Saudi Arabia reportedly asked Twitter employee to spy on dissidents

Twitter fired him in 2015.



Saudi Arabia may have done more than use large-scale social media
campaigns to stifle political opposition. New York Times sources claim
the country was "grooming" a Twitter engineer, Ali Alzabarah, to snoop
on the accounts of dissidents and other targets. Western officials
reportedly warned Twitter in late 2015 that Alzabarah had not only grown
close to Saudi intelligence agents, but had agreed to spy on multiple
user accounts. The social network suspended him and conducted an
investigation that turned up no evidence of handing data to the Saudis,
but they fired him all the same in December the same year.



Twitter sent safety alerts to dozens of the accounts Alzabarah had
checked, some of which either fostered activism or might have been
critical of the Saudi regime. The mix included policy academics,
journalists and experts on security and surveillance, including people
involved in the Tor Project and its activist-friendly anonymizing
network.



Don't expect confirmations. Twitter has declined to comment, while
neither Alzabarah (who now works for the Saudi government) nor the
kingdom had responded as of October 20th.
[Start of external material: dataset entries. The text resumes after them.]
Context: an optimization exercise on an open-source flow, tuned for small area. The choices shown serve that exercise and are no tape-out recipe. RTL that was checked went through simulation tests only; none was proved equivalent to the original. For runs 5 and 6, only the layout was checked, not whether the RTL still works. The flow treats the clock pin as an ideal source, which a real chip does not have. Power and IR drop assume default switching activity.

<file path="flow/design.v">
`timescale 1ns/1ns
`default_nettype none
package cf_pkg;
   localparam int num_slots   = 2;
   localparam int instr_w     = 32;
   localparam int addr_w      = 32;
   localparam int reg_addr_w  = 5;
   localparam int queue_depth = 4;
   localparam int wb_delay    = 2;    
endpackage
`default_nettype wire
`timescale 1ns/1ns
`default_nettype none
module cf_checker_top (
   input  logic             clk,
   input  logic             reset_,
   input  logic             cf_enable,
   input  logic [2:1]       commit,
   input  logic [2:1][31:0] slot_instr,
   input  logic [2:1][31:0] slot_pc,
   input  logic [2:1][2:0]  slot_isize,
   input  logic [2:1]       slot_taken,
   input  logic [2:1]       slot_is_dup,
   input  logic [2:1]       slot_received_kill,
   input  logic             dut_branch_taken,
   input  logic             rf_write_en,
   input  logic [4:0]       rf_write_rd,
   input  logic [31:0]      rf_write_data,
   output logic             rf_lock,
   output logic             rf_unlock,
   output logic             check_done,
   output logic             err_cf_dest,
   output logic             err_no_orig,
   output logic             err_link
);
   logic [6:0]  op1, op2;
   logic        cf1, cf2, found, sel_v, push, save, any_commit, same;
   logic [31:0] ins;
   logic [31:1] pc;
   logic        isz, dup, taken, br, adj;
   logic [1:0]  code;
   assign op1 = slot_instr[1][6:0];
   assign op2 = slot_instr[2][6:0];
   assign cf1 = commit[1] && (op1 == 7'b1100011 || op1 == 7'b1101111 || op1 == 7'b1100111);
   assign cf2 = commit[2] && (op2 == 7'b1100011 || op2 == 7'b1101111 || op2 == 7'b1100111);
   assign found = cf1 || cf2;
   assign ins   = cf1 ? slot_instr[1]       : slot_instr[2];
   assign pc    = cf1 ? slot_pc[1][31:1]    : slot_pc[2][31:1];
   assign isz   = cf1 ? slot_isize[1][2]    : slot_isize[2][2];
   assign dup   = cf1 ? slot_is_dup[1]      : slot_is_dup[2];
   assign taken = dup ? (dut_branch_taken || (cf1 ? slot_received_kill[1] : slot_received_kill[2]))
                      : (cf1 ? slot_taken[1] : slot_taken[2]);
   assign sel_v      = cf_enable && found;
   assign push       = sel_v && !dup;
   assign save       = sel_v && dup;
   assign any_commit = |commit;
   assign same       = cf1 && commit[2];    
   assign br   = !ins[2];                   
   assign adj  = br && !taken;              
   assign code = br ? {1'b0, taken} : {1'b1, ins[3]};
   logic [31:1] pc0;
   logic        isz0, adj0, chk0;
   logic [4:0]  rd0;
   always_ff @(posedge clk) begin
      if (sel_v) begin
         pc0  <= pc;
         isz0 <= isz;
         adj0 <= adj;
      end
      rd0  <= ins[11:7];
      chk0 <= reset_ && sel_v && ins[2] && (ins[11:7] != 5'd0);
   end
   logic [31:1] link0, base0;
   logic [31:2] ci;    
   always_comb begin
      logic [31:2] a;
      a[2] = isz0 || pc0[1];
      for (int i = 3; i <= 31; i++)
         a[i] = pc0[i-1];
      for (int l = 1; l < 32; l = l * 2)
         for (int j = 2 * l - 1; j < 30; j = j + 2 * l)
            a[j+2] = a[j+2] && a[j+2-l];
      for (int l = 8; l >= 1; l = l / 2)
         for (int j = 3 * l - 1; j < 30; j = j + 2 * l)
            a[j+2] = a[j+2] && a[j+2-l];
      ci = a;
      link0[1] = pc0[1] ^ !isz0;
      for (int i = 2; i <= 31; i++)
         link0[i] = pc0[i] ^ ci[i];
   end
   assign base0 = adj0 ? link0 : pc0;
   logic        chk1;
   logic [4:0]  rd1;
   logic [31:1] lk1;
   always_ff @(posedge clk) begin
      chk1 <= reset_ && chk0;
      rd1  <= rd0;
      lk1  <= link0;
   end
   assign rf_lock   = chk1 && rf_write_en && (rf_write_rd != 5'd0);
   assign rf_unlock = rf_write_en && !rf_lock;
   always_ff @(posedge clk) begin
      err_link <= reset_ && chk1 &&
                  (!rf_write_en || (rf_write_rd != rd1) || (rf_write_data != {lk1, 1'b0}));
   end
   logic [26:0] q_ins [0:3];
   logic [31:1] q_off [0:3];
   logic [2:0]  hp, tp;
   logic        pend, dpend, held, pm;
   logic [31:1] np;
   logic        empty, compare, pop, wr_off;
   logic [1:0]  nw, ha;
   logic [31:1] m, d;
   assign empty   = hp == tp;
   assign compare = held && any_commit;
   assign pop     = compare && !empty;
   assign wr_off  = (pend && any_commit) || dpend;
   assign nw      = tp[1:0] - 2'd1;
   assign ha      = hp[1:0] + {1'b0, pop};
   assign m       = dpend ? np : slot_pc[1][31:1];
   always_comb begin
      logic [31:0] g, p, gg, pp;
      g[0] = 1'b1;    
      p[0] = 1'b0;
      for (int i = 1; i <= 31; i++) begin
         g[i] = m[i] && !base0[i];
         p[i] = m[i] ^ !base0[i];
      end
      gg = g;
      pp = p;
      for (int l = 1; l < 32; l = l * 2)
         for (int i = 2 * l - 1; i < 32; i = i + 2 * l) begin
            gg[i] = gg[i] || (pp[i] && gg[i-l]);
            pp[i] = pp[i] && pp[i-l];
         end
      for (int l = 8; l >= 1; l = l / 2)
         for (int i = 3 * l - 1; i < 32; i = i + 2 * l) begin
            gg[i] = gg[i] || (pp[i] && gg[i-l]);
            pp[i] = pp[i] && pp[i-l];
         end
      for (int i = 1; i <= 31; i++)
         d[i] = p[i] ^ gg[i-1];
   end
   always_ff @(posedge clk) begin
      for (int i = 0; i < 4; i++) begin
         if (push && tp[1:0] == 2'(i))
            q_ins[i] <= {ins[31:7], code};
         if (wr_off && nw == 2'(i))
            q_off[i] <= d;
      end
      np <= slot_pc[2][31:1];
      if (save)
         pm <= q_ins[ha] != {ins[31:7], code};
   end
   always_ff @(posedge clk) begin
      if (!reset_) begin
         tp    <= '0;
         hp    <= '0;
         pend  <= 1'b0;
         dpend <= 1'b0;
         held  <= 1'b0;
      end else begin
         tp    <= tp + {2'd0, push};
         hp    <= hp + {2'd0, pop};
         pend  <= push ? !same : (pend && !any_commit);
         dpend <= push && same;
         held  <= save || (held && !any_commit);
      end
   end
   always_ff @(posedge clk) begin
      check_done  <= reset_ && compare;
      err_no_orig <= reset_ && compare && empty;
      err_cf_dest <= reset_ && compare && !empty && (pm || (d != q_off[hp[1:0]]));
   end
endmodule
`default_nettype wire
</file>
<file path="flow/flow/run.sh">
#!/bin/bash
# Standard ORFS layout with these changes:
#  * synthesis is the standard flow's script with an area-oriented ABC mapping script
#    (flow/synth_area.tcl, flow/area.script), and adders are left to ABC as
#    plain gates (no ADDER_MAP_FILE); registers are mapped as usual;
#  * the port buffers use the smallest buffer cell;
#  * clock tree synthesis clusters up to 30 sinks and adds no dummy loads.
set -euo pipefail
export BUFFER_PORTS_ARGS="-buffer_cell sky130_fd_sc_hd__buf_1"
export CTS_ARGS="-sink_clustering_enable -repair_clock_nets -sink_clustering_size 30 -sink_clustering_max_diameter 80 -dont_use_dummy_load"
bash standard.sh SYNTH_SCRIPT="$PWD/flow/synth_area.tcl" ADDER_MAP_FILE= finish > standard.log 2>&1
</file>
<file path="flow/flow/area.script">
&get -n
&st
&dch -x
&nf -a -R 1000
&put
</file>
<file path="flow/flow/synth_area.tcl">
# The standard flow's synthesis script (synth_recipe.tcl), with ABC's mapping script replaced by area.script
# (beside this file).
set area_script [file join [file dirname [file normalize [info script]]] area.script]
proc synth {args} { yosys synth -nofsm -noshare {*}$args }
proc abc {args} {
  set i [lsearch -exact $args -script]
  if { $i >= 0 } { lset args [expr { $i + 1 }] $::area_script }
  yosys abc {*}$args
}
source $::env(SCRIPTS_DIR)/synth.tcl
# left out here: clear keep_hierarchy, flatten, clean up, hide names made inside functions, write 1_2_yosys.v
</file>
<file path="flow/standard.sh">
#!/bin/bash
# synth_recipe.tcl (not shown) runs the flow's synth.tcl, then flattens the netlist and writes it again
# the make line also repeats each setting of config.mk as NAME=value (left out here)
make -C /OpenROAD-flow-scripts/flow DESIGN_CONFIG=/design/flow/config.mk WORK_HOME=/design/flow/orfs CLKGATE_MAP_FILE= SYNTH_SCRIPT=/design/flow/synth_recipe.tcl "${@:-finish}"
</file>
<file path="flow/config.mk">
export PLATFORM = sky130hd
export DESIGN_NAME = cf_checker_top
export DESIGN_NICKNAME = cf_checker_top
export VERILOG_FILES = /design/flow/design.v
export SDC_FILE = /design/flow/constraint.sdc
export NUM_CORES = 4
export LEC_CHECK = 0
export CAP_MARGIN = 20
export CORE_MARGIN = 2
export CORE_UTILIZATION = 70
export SLEW_MARGIN = 20
</file>
<file path="flow/constraint.sdc">
create_clock -name core_clock -period 8.0 [get_ports {clk}]
set_input_delay 1.6000 -clock core_clock [delete_from_list [all_inputs] [get_ports {clk}]]
set_output_delay 1.6000 -clock core_clock [all_outputs]
set_load 0.01 [all_outputs]
</file>
==> qor.yml, run 1 <==
status:
  status: "complete, no violations"
pwr:
  leakagePower_uw: 0.005630
  power_frac_seq: 0.649
  switching_share: 0.2071
  combPwrFrac: 0.070
  p_clk_frac: 0.281
  power_density_mw_per_mm2: 184.2
  vdd.ir_drop.worst_mv: 0.1798
  power.internal_uw: 2449
  p_sw_uw: 639.7
routing:
  vias_per_cell: 5.989
  dr.pass1.iters: 9
  vias: 9595
  drt-total-wl_um: 31610
  ant_nets: 0
  drt-initial-drc-count: 853
  drc: 0
  wire_per_inst_um: 19.73
cells_and_area:
  area_growth_syn_to_layout_pct: 10.79
  final_common_cell: "edfxtp_1"
  final_cell_mix: "266 x edfxtp_1, 183 x buf_1, 108 x nand2_1"
  drive_gt1_frac: 0.03469
  final_cells: 1602
  nNetsFinal: 1512
clock_network:
  cts_hold_buf: 0
  clock_tree.root_cell: "clkbuf_16"
  cts_sinks: 353
  clk_pin_slew_ns: 0.11
  cts_buffers: 16
  clk_path_buf_depth: 3
  postCtsSetupRepairBufs: 0
  cts_tree: "yes"
  post_cts_resized: 0
  htreeDepth: 1
  clk-insertion-delay-late_ns: 0.51
hold_path:
  hold_path_class: "reg -> reg"
setup_path:
  crit_arrival_ns: 7.53
  cp-start-kind: "flip-flop"
  end_kind: "flip-flop"
  crit_top_cell: "nor2_1"
  path_max_fanout: 6
  path_class: "reg -> reg"
  required_ns: 8.41
  critical-path-max-stage-delay_ns: 0.66
  cp_slowest_cell: "o41ai_1"
job:
  cap_violations: 0
synth:
  synth-async-reset-ratio: 0
  synth_seq_cells: 353
  ys_seq_area_frac: 0.6429
  synth-main-ff-cell: "edfxtp_1"
  ys_types: 45
  netlist_area_mm2: 0.01513
  syn_inst: 1109
  syn_nets: 1293
  ys_warn_count: 3
  synth_edf_count: 266
  avgSynthCellArea_um2: 13.65
die:
  die_height_um: 151.0
  core-area_mm2: 0.02115
  rows: 53
  start_util: 0.7154
  die-width_um: 151.0
  die-area_mm2: 0.02281
  ioPinCount: 190
sta:
  setup_violations: 0
  slew_violations: 0
  worst_clock_skew_ns: 0.04518
  tns_ns: 0
  slew-limit-headroom: 0.2440
  tightestPinTransition_ns: 1.134
  layout_min_cycle_time_ns: 7.122
  rsz0062_at_grt: "false"
  min_period_over_period: 0.8902
  whs_ns: 0.3377
  hold_viol_final: 0
  fmax_mhz: 140.4
placed_design:
  placement.io_buffers: 183
  dp_cells: 1585
  gp_congestion: 0.8254
  dp_hpwl_um: 21280
global_routing:
  grt_pass1_wl_um: 47930
  grt_max_degree: 41
  gr-total-overflow: 0
  first_global_vias: 9431
  antenna_found_initial: 1
  grtUsageTotal: 0.2782
[final timing paths]
check          from          end  slack, ns  cells past startpoint
min reg2reg  rd0[2]       rd1[2]       0.34                      0
max reg2reg  pc0[1]  err_cf_dest       0.88                     30
min          rd0[2]       rd1[2]       0.34                      0
max          pc0[1]  err_cf_dest       0.88                     30
[layout make-up]
type                       instances  area [um^2]
antenna                            1        2.502
clock buffer                      16        400.4
fill                            1324         4387
inverter                          48        180.2
multi-input combinational        708         5288
sequential                       353         9731
tap                              275        344.1
timing repair buffer             201        822.0
[synth_stat cells (all sizes together) (2+ instances only)]
cell type | n | area share
nand2 | 108 | 0.027
dfxtp | 87 | 0.12
nand4 | 17 | 0.0070
o31ai | 2 | 0.00099
mux2 | 68 | 0.051
or3b | 2 | 0.0012
a21oi | 28 | 0.0093
a22o | 21 | 0.012
nor3b | 2 | 0.00099
xnor2 | 96 | 0.056
nor2b | 11 | 0.0045
maj3 | 11 | 0.0073
o21ai | 18 | 0.0060
clkinv | 48 | 0.012
a2111oi | 2 | 0.0012
edfxtp | 266 | 0.53
or2 | 3 | 0.0012
a31oi | 2 | 0.00083
nor4 | 15 | 0.0062
nand3 | 16 | 0.0053
nand2b | 5 | 0.0021
a222oi | 31 | 0.021
o311a | 2 | 0.0013
and3 | 8 | 0.0033
o21a | 2 | 0.00099
xor2 | 86 | 0.050
nor3 | 7 | 0.0023
and2 | 10 | 0.0041
mux2i | 44 | 0.029
nor2 | 52 | 0.013
a221oi | 20 | 0.012
a22oi | 6 | 0.0030
[worst max-delay path, delay by kind of cell, from the launching register on]
family,cells,cell delay (ns)
and+or+nand+nor,17,3.62
AOI/OAI and AO/OA,7,1.70
xor gates and xnor gates,4,0.95
DFF,1,0.44
buffers and inverters,2,0.29
[state kept, by name, summed over array words and instances, names as in the netlist, 3 cells and up]
name / cells
q_off: 124
q_ins: 108
lk1: 31
np: 31
pc0: 31
rd0: 5
rd1: 5
hp: 3
tp: 3
[logic make-up (layout without fill, tap and decap cells)]
group / after synthesis / count (layout) / share of synthesized area
buf+inv: 48 / 265 / 0.01190
compound gates: 142 / 142 / 0.07217
other cells: 0 / 1 / 0
mux: 112 / 112 / 0.07970
fa+ha+maj: 11 / 11 / 0.007275
simple gates: 261 / 261 / 0.08077
xor+xnor: 182 / 182 / 0.1053
flops: 353 / 353 / 0.6429
[per-layer routing]
metal  part of all wire  up-vias  track usage
li1                   -     4570            -
met1               0.43     4609       0.3969
met2               0.48      369       0.4598
met3              0.072       47      0.03735
met4              0.021        0      0.07056
met5                  0        -            0
[metrics by stage]
stage | setup WS, ns | power, uW | utilization | cell area, um^2
5_1_grt | 0.1923 | 3183 | 0.7925 | 16760
4_1_cts | 0.8829 | 3097 | 0.7925 | 16760
6_report | 0.8780 | 3089 | 0.7926 | 16770
2_1_floorplan | 0.7962 | 2184 | - | 15150
3_5_place_dp | 1.012 | 2262 | 0.7736 | 16360
3_3_place_gp | 1.243 | 2253 | 0.7736 | 16360
[power groups by stage]
stage	Combinational (uW)	Sequential [uW]	Clock, uW
2_1_floorplan	138	2050	0
5_1_grt	240	2010	935
4_1_cts	216	2010	875
3_3_place_gp	206	2050	0
3_5_place_dp	215	2050	0
6_report	217	2010	866
==> run 2: changes to the inputs <==
--- a/flow/config.mk
+++ b/flow/config.mk
@@ -9,3 +9,3 @@
 export CORE_MARGIN = 2
-export CORE_UTILIZATION = 70
+export CORE_UTILIZATION = 55
 export SLEW_MARGIN = 20
==> qor.yml, run 2 <==
cells_and_area:
  final_cell_mix: "266 x edfxtp_1, 183 x buf_1, 108 x nand2_1"
  seq_area_mm2: 0.009731  # unchanged
  area_growth_syn_to_layout_pct: 11.40
  nFillCells: 2177  # +64%
  nNetsFinal: 1512  # unchanged
  largest_register_ffs: 124  # unchanged
  utilization: 0.6256  # -0.1670
  final_common_cell: "edfxtp_1"
  final_cells: 1668  # +4.1%
  top_register: "q_off"
  largestRegisters: "q_off x124, q_ins x108"
  multi_input_area_mm2: 0.005298  # +0.19%
  drive_gt1_frac: 0.03620  # +0.001508
global_routing:
  grt_max_degree: 38  # -7.3%
  gr-total-overflow: 0  # unchanged
  first_global_vias: 9125  # -3.2%
  grt_pass1_wl_um: 49730  # +3.8%
  grtUsageTotal: 0.2242  # -0.05402
  antenna_found_initial: 1  # unchanged
die:
  core-area_mm2: 0.02695  # +27%
  die_height_um: 169.9  # +12%
  rows: 60  # +13%
  die-area_mm2: 0.02886  # +27%
  ioPinCount: 190  # unchanged
  die-width_um: 169.9  # +12%
  start_util: 0.5616  # -0.1539
setup_path:
  crit_arrival_ns: 7.35  # -0.18 ns
  end_kind: "flip-flop"
  critical-path-max-stage-delay_ns: 0.66  # about the same
  path_class: "reg -> reg"
  path_max_fanout: 6  # unchanged
  cp_slowest_cell: "o41ai_1"
  worstReg2RegStart: "pc0[1]"
  required_ns: 8.42  # about the same
  cp-startpoint: "pc0[1]"
  critical_path.top_delay_family: "simple AND/OR/NAND/NOR gates"
  cp_num_buf_inv: 2  # unchanged
  cp-start-kind: "flip-flop"
  crit_top_cell: "nor2_1"
synth:
  synth_seq_cells: 353  # unchanged
  synthTopCellsByArea: "edfxtp_1 53%, dfxtp_1 12%, xnor2_1 5.6%, mux2_1 5.1%, xor2_1 5.0%"
  synth-async-reset-ratio: 0  # unchanged
  ys_types: 45  # unchanged
  synth_common_cells: "266 x edfxtp_1, 108 x nand2_1, 96 x xnor2_1"
  ys_warn_count: 3  # unchanged
  ys_seq_area_frac: 0.6429  # unchanged
  syn_inst: 1109  # unchanged
  netlist_area_mm2: 0.01513  # unchanged
  yosysTopAreaCellShare: 0.5278  # unchanged
  synth_edf_count: 266  # unchanged
  synth_most_common_cell: "edfxtp_1"
  yosys.area.top_type: "edfxtp_1"
  avgSynthCellArea_um2: 13.65  # unchanged
  syn_nets: 1293  # unchanged
  synth-main-ff-cell: "edfxtp_1"
routing:
  wire_per_inst_um: 19.34  # -2.0%
  vias: 9350  # -2.6%
  dr.pass1.iters: 5  # -4
  ant_nets: 0  # unchanged
  drc: 0  # unchanged
  vias_per_cell: 5.606  # -6.4%
  drt-initial-drc-count: 740  # -13%
  drt-total-wl_um: 32260  # +2.1%
clock_network:
  cts_hold_buf: 0  # unchanged
  cts_sinks: 353  # unchanged
  cts_tree: "yes"
  clk_pin_slew_ns: 0.11  # about the same
  postCtsSetupRepairBufs: 0  # unchanged
  clk-insertion-delay-late_ns: 0.52  # about the same
  cts_buffers: 16  # unchanged
  clk_path_buf_depth: 3  # unchanged
  htreeDepth: 1  # unchanged
  post_cts_resized: 0  # unchanged
  clock_tree.root_cell: "clkbuf_16"
job:
  cap_violations: 0  # unchanged
sta:
  hold_viol_final: 0  # unchanged
  rsz0062_at_grt: "false"
  layout_min_cycle_time_ns: 6.928  # -0.1944 ns
  worst_clock_skew_ns: 0.04288  # -0.002296 ns
  min_period_over_period: 0.8659  # -0.02430
  slew_violations: 0  # unchanged
  setup_violations: 0  # unchanged
  slew-limit-headroom: 0.3572  # +0.1132
  tightestPinTransition_ns: 0.9620  # -0.1721 ns
  fmax_mhz: 144.4  # +2.8%
  tns_ns: 0  # unchanged
  fin_ws_ns: 1.072  # +0.1944 ns
hold_path:
  min-delay-start: "rd0[4]"
  hold_path_class: "reg -> reg"
placed_design:
  dp_hpwl_um: 21570  # +1.4%
  gp_congestion: 0.7842  # -5.0%
  placement.io_buffers: 183  # unchanged
  dp_cells: 1651  # +4.2%
  post-place-ws_ns: 0.9127  # -0.09948 ns
status:
  status: "complete, no violations"
pwr:
  p_sw_uw: 659.1  # +3.0%
  p_clk_frac: 0.284  # +0.003
  switching_share: 0.2120  # +0.004893
  leakagePower_uw: 0.005633  # about the same
  power_frac_seq: 0.645  # -0.004
  vdd.ir_drop.worst_mv: 0.1668  # -7.3%
  combPwrFrac: 0.071  # about the same
  power_density_mw_per_mm2: 184.4  # about the same
  power.internal_uw: 2450  # about the same
-- run 2: path summary, 6_finish.rpt --
kind | end | cells past startpoint | slack [ns]
max reg2reg | err_cf_dest | 30 | 1.07
min reg2reg | rd1[4] | 0 | 0.34
max | err_cf_dest | 30 | 1.07
min | rd1[4] | 0 | 0.34
-- run 2: per-stage QoR --
stage	cell area (um^2)	power [uW]	hold WS, ns
6_report	16860	3109	0.3391
5_1_grt	16860	3217	0.3503
4_1_cts	16860	3141	0.3395
3_5_place_dp	16460	2267	0.3154
3_3_place_gp	16460	2261	0.3108
2_1_floorplan	15150	2184	0.3096
-- run 2: routing by layer --
| layer | global-route usage | up-vias | part of all wire |
|---|---|---|---|
| met1 | 0.3328 | 4512 | 0.48 |
| met4 | 0.03753 | 0 | 0.010 |
| met3 | 0.02744 | 19 | 0.055 |
| met2 | 0.3636 | 246 | 0.46 |
| met5 | 0 | - | 0 |
| li1 | - | 4573 | - |
-- run 2: power groups by stage --
stage	sequential, uW	combinational (uW)	clock (uW)
floorplan	2050	138	0
CTS	2010	221	914
global route	2010	245	964
finish	2010	220	883
detailed placement	2050	220	0
global placement	2050	214	0
-- run 2: layout make-up --
| type | count | share of cell area |
|---|---|---|
| diodes | 1 | 0.0001484 |
| clock buffers | 16 | 0.02375 |
| inverters | 48 | 0.01069 |
| multi-input cells | 708 | 0.3142 |
| flip-flops and latches | 353 | 0.5771 |
| well taps | 341 | 0.02531 |
| repair buffers | 201 | 0.04876 |
-- run 2: kinds of logic after synthesis --
family,count (synthesis),synth area share
DFF,353,0.6429
and+or+nand+nor,261,0.08077
xor gates and xnor gates,182,0.1053
AOI/OAI and AO/OA,142,0.07217
muxes,112,0.07970
buffers and inverters,48,0.01190
adders and majority gates,11,0.007275
-- run 2: worst reg2reg max path, delay by kind of cell, from the launching register on --
family | cells | cell delay (ns)
flops | 1 | 0.43
compound gates | 7 | 1.72
buf+inv | 2 | 0.27
simple gates | 17 | 3.47
xor+xnor | 4 | 0.99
If accurate, the scoop suggests not only that Saudi Arabia has been
determined to control its online political discourse at all costs, but
that Twitter didn't have checks to make sure that employees were
accessing accounts for the right reasons. Not that this is a unique
issue if so -- Facebook recently fired a worker who allegedly abused his
position to stalk women. Unless there are tight controls on data,
there's a chance (however slim) that employees will misuse their power.